**Exercise prompt:** Scan the entries below line by line and state how many lines contain the string "placement", giving only the number.

**Stored data entries:**
****

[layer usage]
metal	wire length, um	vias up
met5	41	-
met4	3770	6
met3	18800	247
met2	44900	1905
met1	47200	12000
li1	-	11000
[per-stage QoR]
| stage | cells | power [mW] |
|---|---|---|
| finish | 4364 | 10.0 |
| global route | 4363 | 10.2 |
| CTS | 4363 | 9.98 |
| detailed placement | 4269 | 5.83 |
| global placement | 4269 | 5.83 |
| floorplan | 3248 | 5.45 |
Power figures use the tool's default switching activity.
`config.mk`:
```
export PLATFORM = sky130hd
export DESIGN_NAME = rsp_spi_master
export DESIGN_NICKNAME = d
export VERILOG_FILES = /design/src/core/rsp_pkg.sv /design/src/core/rsp_eng_if.sv /design/src/core/rsp_shift_engine.sv /design/src/core/rsp_spi_master.sv
export SDC_FILE = /design/constraint.sdc
export NUM_CORES = 1
export LEC_CHECK = 0
export BUFFER_PORTS_ARGS = -buffer_cell sky130_fd_sc_hd__buf_2
export CORE_MARGIN = 2
export CORE_UTILIZATION = 65
export DETAILED_ROUTE_END_ITERATION = 6
export GPL_TIMING_DRIVEN = 0
export PLACE_DENSITY_LB_ADDON = 0.12
export SYNTH_ARGS = -nofsm -noshare
export SYNTH_HDL_FRONTEND = slang
export SYNTH_SLANG_ARGS = --single-unit
```
`constraint.sdc`:
```
create_clock -name clk_in -period 7.5 [get_ports clk_in]
set_clock_uncertainty 0.1 [all_clocks]
set_input_delay 1.5 -clock clk_in [delete_from_list [all_inputs] [get_ports clk_in]]
set_output_delay 1.5 -clock clk_in [all_outputs]
set_load 0.01 [all_outputs]
```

****

**Written response:** 2